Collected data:
============================================================
File: config.mk
export PLATFORM = sky130hd
export DESIGN_NAME = sram2_port_arbiter
export DESIGN_NICKNAME = d
export VERILOG_FILES = /design/src/rtl/sram2_port_arbiter.sv
export SDC_FILE = /design/constraint.sdc
export NUM_CORES = 1
export LEC_CHECK = 0
export BUFFER_PORTS_ARGS = -buffer_cell sky130_fd_sc_hd__buf_2
export CAP_MARGIN = 20
export CORE_MARGIN = 10
export CORE_UTILIZATION = 46
export CTS_CLUSTER_DIAMETER = 30
export DETAILED_ROUTE_END_ITERATION = 10
export HOLD_SLACK_MARGIN = 0.12
export PLACE_DENSITY = 0.82
export SYNTH_ARGS = -nofsm -noshare
export SYNTH_HDL_FRONTEND = slang
export SYNTH_SLANG_ARGS = --single-unit
File: constraint.sdc
create_clock -name clk -period 5.52 [get_ports clk]
set_input_delay 0 -clock clk [delete_from_list [all_inputs] [get_ports clk]]
set_output_delay 0 -clock clk [all_outputs]
set_load 0.02 [all_outputs]
File: src/rtl/sram2_port_arbiter.sv
// Round-robin arbiter sharing the single-port SRAM2 between the Gaussian writer
// and the FAST reader, with a row-level guard so reads never overtake writes.
module sram2_port_arbiter #(
    parameter int X_MAX = 5,
    parameter int Y_MAX = 5,
    localparam int XAW = $clog2(X_MAX) + 1,
    localparam int YAW = $clog2(Y_MAX) + 1,
    localparam int XMW = $clog2(X_MAX),
    localparam int YMW = $clog2(Y_MAX)
) (
    input  logic           clk,
    input  logic           n_rst,
    input  logic           new_trans,
    input  logic [XMW-1:0] max_x,
    input  logic [YMW-1:0] max_y,
    input  logic           wr_req,
    input  logic [XAW-1:0] wr_x,
    input  logic [YAW-1:0] wr_y,
    input  logic [7:0]     wr_dat,
    output logic           wr_gnt,
    input  logic           rd_req,
    input  logic [XAW-1:0] rd_x,
    input  logic [YAW-1:0] rd_y,
    output logic           rd_gnt,
    output logic           rd_valid,
    output logic [7:0]     rd_dat,
    output logic [XAW-1:0] sram_x,
    output logic [YAW-1:0] sram_y,
    output logic           sram_wen,
    output logic           sram_ren,
    output logic [7:0]     sram_wdat,
    input  logic [7:0]     sram_rdat,
    output logic [YAW-1:0] rows_ready,
    output logic           frame_done
);

    typedef enum logic [1:0] {IDLE, ACTIVE, DONE} state_t;
    typedef enum logic {GNT_READ, GNT_WRITE} gnt_t;

    state_t         state, state_nxt;
    gnt_t           last_gnt;
    logic [XMW-1:0] max_x_q;
    logic [YMW-1:0] max_y_q;

    logic [YAW-1:0] full_rows;
    logic           frame_full;
    logic           wr_elig;
    logic           rd_elig;
    logic           arb_en;
    logic           last_read;

    assign full_rows  = YAW'(max_y_q) + YAW'(1);
    assign frame_full = (rows_ready == full_rows);
    // Eligibility uses the pre-update rows_ready, so a read of the row being
    // completed this cycle waits one more cycle.
    assign rd_elig    = rd_req && ((rd_y < rows_ready) || frame_full);
    assign wr_elig    = wr_req && (rows_ready <= YAW'(max_y_q));
    assign arb_en     = (state == ACTIVE) && !new_trans;
    assign last_read  = rd_gnt && (rd_x == XAW'(max_x_q)) && (rd_y == YAW'(max_y_q));

    // NOTE: sequential state uses non-blocking (<=) so every register samples
    // pre-edge values; blocking here would create order-dependent races.
    always_ff @(posedge clk or negedge n_rst) begin
        if (!n_rst) begin
            state <= IDLE;
        end else begin
            state <= state_nxt;
        end
    end

    // NOTE: every signal assigned in always_comb gets a default first; a path
    // that leaves it unassigned would infer a latch.
    always_comb begin
        state_nxt = state;
        case (state)
            IDLE:    if (new_trans) state_nxt = ACTIVE;
            ACTIVE:  if (last_read) state_nxt = DONE;
            DONE:    if (new_trans) state_nxt = ACTIVE;
            default: state_nxt = IDLE;
        endcase
    end

    always_comb begin
        wr_gnt = 1'b0;
        rd_gnt = 1'b0;
        if (arb_en) begin
            if (wr_elig && rd_elig) begin
                wr_gnt = (last_gnt == GNT_READ);
                rd_gnt = (last_gnt == GNT_WRITE);
            end else begin
                wr_gnt = wr_elig;
                rd_gnt = rd_elig;
            end
        end
    end

    always_ff @(posedge clk or negedge n_rst) begin
        if (!n_rst) begin
            last_gnt   <= GNT_READ;
            max_x_q    <= '0;
            max_y_q    <= '0;
            rows_ready <= '0;
            rd_valid   <= 1'b0;
        end else begin
            rd_valid <= rd_gnt;
            if (wr_gnt) begin
                last_gnt <= GNT_WRITE;
            end else if (rd_gnt) begin
                last_gnt <= GNT_READ;
            end
            if (new_trans) begin
                max_x_q    <= max_x;
                max_y_q    <= max_y;
                rows_ready <= '0;
            end else if (wr_gnt && (wr_x == XAW'(max_x_q)) && !frame_full) begin
                rows_ready <= rows_ready + YAW'(1);
            end
        end
    end

    assign frame_done = (state == DONE);
    assign sram_wen   = wr_gnt;
    assign sram_ren   = rd_gnt;
    assign sram_wdat  = wr_gnt ? wr_dat : 8'h00;
    assign sram_x     = wr_gnt ? wr_x : (rd_gnt ? rd_x : '0);
    assign sram_y     = wr_gnt ? wr_y : (rd_gnt ? rd_y : '0);
    assign rd_dat     = sram_rdat;

endmodule

==> results by group <==
Outcome
  – Outcome: completed

STA
  – Rel. slew slack: about 63%
  – Setup_tns: 0 ns
  – Setup-failing EPs final: 0
  – Worst slew pin tran: about 0.55 ns
  – Final hold vios: 0
  – Clk_skew: ~0.0031 ns
  – Ratio of final minimum period to clock period: 46.37%
  – Tmin final: roughly 2.6 ns
  – RSZ-0062 raised after global routing: false
  – Peak Freq: between 300 and 400 MHz
  – Pins Over Slew Limit: 0

Power and ir drop
  – Power Dens Cells: 192.0 mW/mm^2
  – LEAKAGE: just under 0.9 nW
  – VDD IR max: about 0.00020 V
  – Power Total: between 0.3 and 0.4 mW

Global routing
  – Met2 Resource Use GR: 27.25%
  – GRT Max-Usage Layer: met2
  – Vias in the first global route: roughly 1300
  – Initial antenna violation count: 0
  – GRT Overall Usage: 14.53%
  – Global-route wire length before repair: 6244 um
  – Routing usage on met1: between 10% and 20%
  – Pin count of the biggest net entering global routing: 19
  – Total gr overflow: 0
  – Met3 Resource Use GR: 4.762%

Drt
  – DRC: 0
  – Final ANT Viol Nets: 0
  – Drt pass-1 iters: 4
  – Avg WL per Cell: around 18 um
  – Detailed-route vias per instance: 5.341
  – DR vias: between 1000 and 1500
  – Total wire length: 4008 um
  – First-iteration detailed-routing DRC count: 32

Synthesis
  – Asr flop ratio synth: 100.0%
  – EDFF count, synth: 0
  – Commonest register cell after synthesis: dfrtp_1
  – Synth Net Count: 176
  – Yosys cell types: 45
  – Synth top area share: about 28%
  – Syn Std Cell Area: ~0.0012 sq mm
  – Largest area contributor in the netlist: dfrtp_1
  – Sequential element share of the synthesized area: between 20 and 30%
  – Yosys warnings: 0
  – Cells after Synth: around 130
  – Area contributors post-synth: dfrtp_1, ha_1, xor2_1, buf_4, a22o_1
  – Syn avg cell area: 9.970 sq um
  – Number of synthesized register bits: 14

Finish
  – Layout cells sized above 1: around 43%
  – Number of diodes: 0
  – FF+latch area: 350.3 sq um
  – Final net count: around 250
  – Synth-to-Final Area Change: 37.95%
  – Multi-input gate area: between 700 and 800 sq um
  – Fillcell total: 194

Floorplanning
  – Chip width: between 70 and 80 um
  – Die Y: 72.05 um
  – IO Count: between 70 and 80
  – Die area: 0.005191 sq mm
  – CORE AREA: 0.002522 sq mm
  – Initial Util: about half
  – # rows: 18

Critical path
  – Crit-path max FO: 12
  – Worst-path cell chain: inv_1 -> ha_1 -> nand3_1 -> o21ai_0 -> o2111a_1 -> a211oi_4 -> a22o_1 -> buf_2
  – Slowest stage delay, CP: 0.51 ns
  – Arr. time, crit path: 2.56 ns
  – Worst Path Buf+Inv: 2
  – Critical setup path kind: flop to output port
  – Crit. End Element: output port
  – CP Launch Type: flop
  – Crit path max-delay family: compound AO/OA/AOI/OAI gates
  – CP max stage cell: a211oi_4
  – Req. time, crit path: between 5 and 6 ns

CTS
  – Clock tree buffer depth: 2
  – CTS tree: yes
  – Clock-pin slew on the worst setup and hold paths: 0.09 ns
  – Clk Latency, worst-skew pair: approximately 0.29 ns
  – Clk sinks: 14
  – H-tree depth reported by CTS: 1
  – CTS Buf Count: 3
  – Root Driver: clkbuf_4

Hold path
  – Hold Crit Class: input pin to async pin

Placement
  – RePlAce Congestion: about 0.9
  – Port Buf Inserts: 60
  – Final HPWL DP: roughly 3100 um

Flow run
  – Maxcap violations: 0
[power by group]
group	total, mW	leakage, nW	internal, mW	switching (mW)
Combinational	0.136	0.697	0.0584	0.0775
Clock	0.0766	0.0210	0.0402	0.0364
Sequential	0.118	0.174	0.110	0.00783
Total	0.330	0.891	0.208	0.122
[cell usage in the layout, fill, tap and decap left out, types with 2 or more instances in the layout]
| master | synthesis | routed |
|---|---|---|
| dlygate4sd3_1 | 0 | 19 |
| clkbuf_4 | 0 | 3 |
| nand2b_1 | 2 | 2 |
| o21ai_0 | 3 | 3 |
| buf_2 | 1 | 60 |
| and2_1 | 8 | 8 |
| inv_1 | 8 | 8 |
| a21oi_1 | 2 | 2 |
| nand3_1 | 2 | 2 |
| mux2i_1 | 2 | 2 |
| xnor2_1 | 2 | 2 |
| dfrtp_1 | 14 | 14 |
| a22o_1 | 7 | 7 |
| mux2_2 | 4 | 4 |
| ha_1 | 8 | 8 |
| nor2_1 | 3 | 3 |
| xor2_1 | 9 | 9 |
| nor3_1 | 2 | 2 |
| nand2_1 | 10 | 10 |
| xnor2_2 | 2 | 2 |
[registers in the layout, summed over array words and instances, names as in the netlist]
signal and cells:
last_gnt 1, max_x_q 3, max_y_q 3, rd_valid 1, rows_ready 4, state 2
[cell usage after synthesis, drive strengths merged (2+ instances only)]
cell type / count
buf: 12
a211oi: 2
and2: 8
xor2: 9
a21oi: 3
nor3: 2
a22o: 7
o21ai: 4
ha: 8
nand2: 10
mux2i: 2
xnor2: 4
dfrtp: 14
nor2: 3
nand2b: 2
mux2: 5
nand3: 3
inv: 9
[through the flow]
| step | std cells | hold WS (ns) | instance area (sq um) | setup slack [ns] | utilization, % |
|---|---|---|---|---|---|
| floorplan | 125 | -0.2956 | 1246 | 3.311 | - |
| global placement | 203 | -0.09196 | 1493 | 3.365 | 59.18 |
| detailed placement | 203 | -0.08071 | 1493 | 3.303 | 59.18 |
| CTS | 226 | 0.1432 | 1719 | 2.981 | 68.15 |
| global route | 226 | 0.1826 | 1719 | 2.817 | 68.15 |
| finish | 226 | 0.1306 | 1719 | 2.961 | 68.15 |
[layout make-up]
type                       count  share of cell area, %
multi-input combinational     90                  44.83
timing repair buffer          79                  28.53
sequential                    14                  20.38
tap                           30                  2.183
clock buffer                   4                  2.111
inverter                       9                  1.965
[what timing repair did]
action                     in CTS  in global routing
setup endpoints to repair       0                  0
hold endpoints to repair       30                  0
resized for setup               0                  0
hold buffers                   19                  0
setup buffers                   0                  0
[worst paths after layout]
check / start / to / cells past startpoint / slack, ns
min in group clk: rd_x[3] / state[0] / 5 / 0.18
max in group asynchronous: n_rst / rows_ready[0] / 2 / 5.15
min: n_rst / state[0] / 2 / 0.13
min reg2reg: state[0] / state[0] / 1 / 0.53
max reg2reg: rows_ready[0] / state[0] / 7 / 3.32
max: rows_ready[0] / sram_x[1] / 8 / 2.96
[cells by family (layout without fill, tap and decap cells)]
logic type                 Yosys count  after routing  synth area share (%)
DFF                                 14             14                 28.11
AOI/OAI and AO/OA                   29             29                 22.59
adders and majority gates            8              8                 8.032
buffers and inverters               21             92                 10.04
muxes                                7              7                 6.425
and+or+nand+nor                     33             33                 14.46
xor gates and xnor gates            13             13                 10.34
[layer usage]
| metal | share of wire, % | vias up | routed length [um] |
|---|---|---|---|
| li1 | - | 579 | - |
| met1 | 37 | 572 | 1481 |
| met2 | 52 | 47 | 2103 |
| met3 | 8.9 | 9 | 355 |
| met4 | 1.7 | 0 | 68 |
| met5 | 0 | - | 0 |
No activity file was read; power rests on OpenSTA's default activity.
============================================================
TASK BRIEF:
Please output the exact lines of the records above, beginning with the first and stopping after the line that holds "export LEC_CHECK = 0", and nothing else.

ANSWER:
File: config.mk
export PLATFORM = sky130hd
export DESIGN_NAME = sram2_port_arbiter
export DESIGN_NICKNAME = d
export VERILOG_FILES = /design/src/rtl/sram2_port_arbiter.sv
export SDC_FILE = /design/constraint.sdc
export NUM_CORES = 1
export LEC_CHECK = 0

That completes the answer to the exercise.